Chez International SOS, les pays d’Amérique latine font l’objet d’une attention particulière : « Ce sont des zones qui ont été très touchées par le COVID, avec une économie et politique locale déjà fragiles. La crise sanitaire n’a fait que ‘mettre au grand jour’ les problèmes de certaines régions, déjà instables », déclare Cécile Caplin. « Au Mexique ou au Brésil par exemple de nombreuses personnes ont perdu leur emploi avec cette crise. Cela n’a fait que renforcer le pouvoir des Cartels et nous avons pu observer une augmentation des crimes violents. De même, au Mexique, les Cartels ont réussi à se substituer à l’Etat ce qui n’a fait que renforcer la défaillance du gouvernement mexicain aux yeux du peuple et du monde. Nous observons aujourd’hui des affrontements, notamment au nord du pays où l’on compte une augmentation de 90% des homicides depuis fin 2019 », ajoute Cécile Caplin. Comment réussir à mesurer ces risques ? « En observant les événements récents sur place, les mouvements de contestations, les chiffres de criminalité, en prenant des retours du terrain… Cela comprend un agrégat d’éléments qui nous permet d’évaluer au mieux la situation ».

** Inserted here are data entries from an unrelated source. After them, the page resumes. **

[config.mk]
export PLATFORM = sky130hd
export DESIGN_NAME = rr_channel_sequencer
export DESIGN_NICKNAME = d
export VERILOG_FILES = /design/src/rtl/rr_seq_pkg.sv /design/src/rtl/rr_priority_pick.sv /design/src/rtl/rr_channel_sequencer.sv
export SDC_FILE = /design/constraint.sdc
export NUM_CORES = 1
export LEC_CHECK = 0
export CAP_MARGIN = 30
export CORE_AREA = 5 5 105 97
export CTS_BUF_LIST = sky130_fd_sc_hd__clkbuf_4
export CTS_CLUSTER_DIAMETER = 150
export CTS_CLUSTER_SIZE = 40
export DETAILED_ROUTE_END_ITERATION = 7
export DIE_AREA = 0 0 110 102
export PLACE_DENSITY = 0.55
export SLEW_MARGIN = 40
export SYNTH_ARGS = -nofsm -noshare
export SYNTH_HDL_FRONTEND = slang
export SYNTH_SLANG_ARGS = --single-unit
[constraint.sdc]
create_clock -name clk -period 5.4 [get_ports clk]
set_clock_uncertainty 0.1 [all_clocks]
set_input_delay 1.08 -clock clk [delete_from_list [all_inputs] [get_ports clk]]
set_output_delay 1.08 -clock clk [all_outputs]
set_load 0.005 [all_outputs]
<file path="src/rtl/seq_detect_pkg.sv">
// seq_detect_pkg
// Shared encodings and constants for the time-multiplexed bit-pattern
// detector: detector state codes, scheduler state codes, byte width and the
// width of a per-byte hit count.
package seq_detect_pkg;

    localparam int BYTE_W = 8;
    localparam int HIT_W  = 4;   // holds 0..8 hits per byte

    // Detector engine states. Encodings 3'b101..3'b111 are unused and
    // recover to S0.
    typedef enum logic [2:0] {
        S0 = 3'b000,
        S1 = 3'b001,
        S2 = 3'b010,
        S3 = 3'b011,
        S4 = 3'b100
    } det_state_e;

    typedef enum logic [1:0] {
        IDLE  = 2'b00,
        LOAD  = 2'b01,
        SHIFT = 2'b10,
        STORE = 2'b11
    } sched_state_e;

endpackage

</file>
<file path="src/rtl/seq_detect_step.sv">
// seq_detect_step
// One combinational step of the serial Mealy detector.
// Ports:
//   state      in  3  current detector state
//   x          in  1  input bit
//   next_state out 3  state after consuming x
//   y          out 1  hit flag for this bit
module seq_detect_step
    import seq_detect_pkg::*;
(
    input  logic [2:0] state,
    input  logic       x,
    output logic [2:0] next_state,
    output logic       y
);

    always_comb begin
        next_state = S0;
        y          = 1'b0;
        case (state)
            S0: next_state = x ? S1 : S0;
            S1: next_state = x ? S3 : S2;
            S2: next_state = x ? S3 : S0;
            S3: begin
                next_state = x ? S3 : S4;
                y          = x;
            end
            S4: begin
                next_state = x ? S3 : S0;
                y          = x;
            end
            default: begin
                next_state = S0;
                y          = 1'b0;
            end
        endcase
    end

endmodule

</file>
<file path="src/rtl/seq_detect_sched.sv">
// seq_detect_sched
// Shares one serial detector engine among NCH byte channels. A round-robin
// arbiter grants one pending byte, the channel's saved detector context is
// restored, the byte is shifted through MSB-first, then the context and a
// saturating per-channel hit counter are written back.
//
// Handshake: req_ready[i] is a one-cycle pulse raised in IDLE for the granted
// channel while its req_valid[i] is high; the byte on req_data is taken in
// that same cycle, so the source may change or drop it afterwards.
//
// Ports:
//   clk, reset   clock, asynchronous active-high reset
//   req_valid    per-channel byte pending
//   req_data     per-channel byte, channel i in [8i+7:8i]
//   req_ready    one-hot accept pulse
//   ch_clr       per-channel synchronous clear of context and counter
//   res_valid    one-cycle pulse when a byte finishes (STORE)
//   res_ch       channel of the finished byte (held until next STORE)
//   res_hits     hits in the finished byte (held until next STORE)
//   hit_cnt      per-channel saturating hit counters, channel i in [CWi+CW-1:CWi]
//   busy         scheduler not in IDLE
//   dbg_state    current scheduler state
module seq_detect_sched
    import seq_detect_pkg::*;
#(
    parameter int NCH = 4,
    parameter int CW  = 16
) (
    input  logic                  clk,
    input  logic                  reset,
    input  logic [NCH-1:0]        req_valid,
    input  logic [8*NCH-1:0]      req_data,
    output logic [NCH-1:0]        req_ready,
    input  logic [NCH-1:0]        ch_clr,
    output logic                  res_valid,
    output logic [2:0]            res_ch,
    output logic [HIT_W-1:0]      res_hits,
    output logic [CW*NCH-1:0]     hit_cnt,
    output logic                  busy,
    output sched_state_e          dbg_state
);

    localparam int IW = (NCH > 1) ? $clog2(NCH) : 1;
    localparam int SW = CW + HIT_W;
    localparam logic [CW-1:0] CNT_MAX = '1;

    sched_state_e          state_q, state_d;
    logic [IW-1:0]         rr_ptr_q, rr_ptr_d;
    logic [IW-1:0]         gnt_q, gnt_d;
    logic [BYTE_W-1:0]     shreg_q, shreg_d;
    logic [2:0]            eng_q, eng_d;
    logic [HIT_W-1:0]      acc_q, acc_d;
    logic [2:0]            bit_cnt_q, bit_cnt_d;
    logic                  clr_seen_q, clr_seen_d;
    logic [2:0]            res_ch_q, res_ch_d;
    logic [HIT_W-1:0]      res_hits_q, res_hits_d;
    logic [2:0]            ctx_q [NCH];
    logic [2:0]            ctx_d [NCH];
    logic [CW-1:0]         cnt_q [NCH];
    logic [CW-1:0]         cnt_d [NCH];

    logic [BYTE_W-1:0]     req_byte [NCH];
    logic                  any_valid;
    logic [IW-1:0]         pick;
    logic [2:0]            step_next;
    logic                  step_y;
    logic [SW-1:0]         cnt_sum;
    logic [CW-1:0]         cnt_sat;

    for (genvar g = 0; g < NCH; g++) begin : g_unpack
        assign req_byte[g]          = req_data[8*g +: 8];
        assign hit_cnt[CW*g +: CW]  = cnt_q[g];
    end

    // First valid channel at or after rr_ptr, wrapping.
    always_comb begin
        int idx;
        any_valid = 1'b0;
        pick      = '0;
        idx       = 0;
        for (int i = 0; i < NCH; i++) begin
            idx = int'(rr_ptr_q) + i;
            if (idx >= NCH) idx = idx - NCH;
            if (!any_valid && req_valid[IW'(idx)]) begin
                any_valid = 1'b1;
                pick      = IW'(idx);
            end
        end
    end

    seq_detect_step u_step (
        .state      (eng_q),
        .x          (shreg_q[BYTE_W-1]),
        .next_state (step_next),
        .y          (step_y)
    );

    assign cnt_sum = SW'(cnt_q[gnt_q]) + SW'(res_hits_q);
    assign cnt_sat = (cnt_sum > SW'(CNT_MAX)) ? CNT_MAX : cnt_sum[CW-1:0];

    always_comb begin
        state_d    = state_q;
        rr_ptr_d   = rr_ptr_q;
        gnt_d      = gnt_q;
        shreg_d    = shreg_q;
        eng_d      = eng_q;
        acc_d      = acc_q;
        bit_cnt_d  = bit_cnt_q;
        clr_seen_d = clr_seen_q;
        res_ch_d   = res_ch_q;
        res_hits_d = res_hits_q;
        ctx_d      = ctx_q;
        cnt_d      = cnt_q;
        req_ready  = '0;

        case (state_q)
            IDLE: begin
                if (any_valid) begin
                    req_ready[pick] = 1'b1;
                    gnt_d           = pick;
                    shreg_d         = req_byte[pick];
                    clr_seen_d      = 1'b0;
                    state_d         = LOAD;
                end
            end
            LOAD: begin
                eng_d      = ctx_q[gnt_q];
                acc_d      = '0;
                bit_cnt_d  = '0;
                clr_seen_d = clr_seen_q | ch_clr[gnt_q];
                state_d    = SHIFT;
            end
            SHIFT: begin
                eng_d      = step_next;
                shreg_d    = {shreg_q[BYTE_W-2:0], 1'b0};
                acc_d      = acc_q + HIT_W'(step_y);
                bit_cnt_d  = bit_cnt_q + 3'd1;
                clr_seen_d = clr_seen_q | ch_clr[gnt_q];
                if (bit_cnt_q == 3'd7) begin
                    // Result is registered here so it is visible during STORE.
                    res_hits_d = acc_d;
                    res_ch_d   = 3'(gnt_q);
                    state_d    = STORE;
                end
            end
            STORE: begin
                // A clear seen at any point of service discards the writeback.
                if (!(clr_seen_q || ch_clr[gnt_q])) begin
                    ctx_d[gnt_q] = eng_q;
                    cnt_d[gnt_q] = cnt_sat;
                end
                rr_ptr_d = (gnt_q == IW'(NCH - 1)) ? '0 : gnt_q + 1'b1;
                state_d  = IDLE;
            end
            default: state_d = IDLE;
        endcase

        // Clears are applied last so they win over a same-cycle writeback.
        for (int i = 0; i < NCH; i++) begin
            if (ch_clr[i]) begin
                ctx_d[i] = S0;
                cnt_d[i] = '0;
            end
        end
    end

    always_ff @(posedge clk or posedge reset) begin
        if (reset) begin
            state_q    <= IDLE;
            rr_ptr_q   <= '0;
            gnt_q      <= '0;
            shreg_q    <= '0;
            eng_q      <= S0;
            acc_q      <= '0;
            bit_cnt_q  <= '0;
            clr_seen_q <= 1'b0;
            res_ch_q   <= '0;
            res_hits_q <= '0;
            for (int i = 0; i < NCH; i++) begin
                ctx_q[i] <= S0;
                cnt_q[i] <= '0;
            end
        end else begin
            state_q    <= state_d;
            rr_ptr_q   <= rr_ptr_d;
            gnt_q      <= gnt_d;
            shreg_q    <= shreg_d;
            eng_q      <= eng_d;
            acc_q      <= acc_d;
            bit_cnt_q  <= bit_cnt_d;
            clr_seen_q <= clr_seen_d;
            res_ch_q   <= res_ch_d;
            res_hits_q <= res_hits_d;
            for (int i = 0; i < NCH; i++) begin
                ctx_q[i] <= ctx_d[i];
                cnt_q[i] <= cnt_d[i];
            end
        end
    end

    assign res_valid = (state_q == STORE);
    assign res_ch    = res_ch_q;
    assign res_hits  = res_hits_q;
    assign busy      = (state_q != IDLE);
    assign dbg_state = state_q;

endmodule
</file>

Cas numéro 4 : Un voyageur d’Affaires doit se rendre aux Etats-Unis et voyager à travers plusieurs Etats différents.

Pour Cécile Caplin, le cas des voyages domestiques aux Etats-Unis représente un véritable « casse-tête » : « Il y a déjà la question de savoir quelle est la législation dans le pays, puis dans les différents Etats… Aux Etats-Unis il y a plusieurs aéroports qui refusent l’accès aux voyageurs internationaux depuis quelques temps». Dernier exemple en date : un voyageur au départ de NYC souhaitant se rendre dans l’Illinois pourra prendre son avion. Mais dans le sens inverse ce ne sera pas possible car les restrictions mises en place sont différentes. Il faut donc impérativement se renseigner sur l’évolution sanitaire de chaque zone territoriale et les restrictions en vigueur Etat par Etat. « Cela va être du cas par cas pour savoir si le voyage est faisable et il faut surtout penser par la suite au retour en France ! », rappelle Cécile Caplin. L’employeur doit impérativement pouvoir prouver qu’il a tout mis en place pour réduire au maximum les risques lors du déplacement de son collaborateur et ce, sous peine de responsabilité pénale pour faute inexcusable liée à sa négligence lorsque les dits risques s’avèrent prévisibles.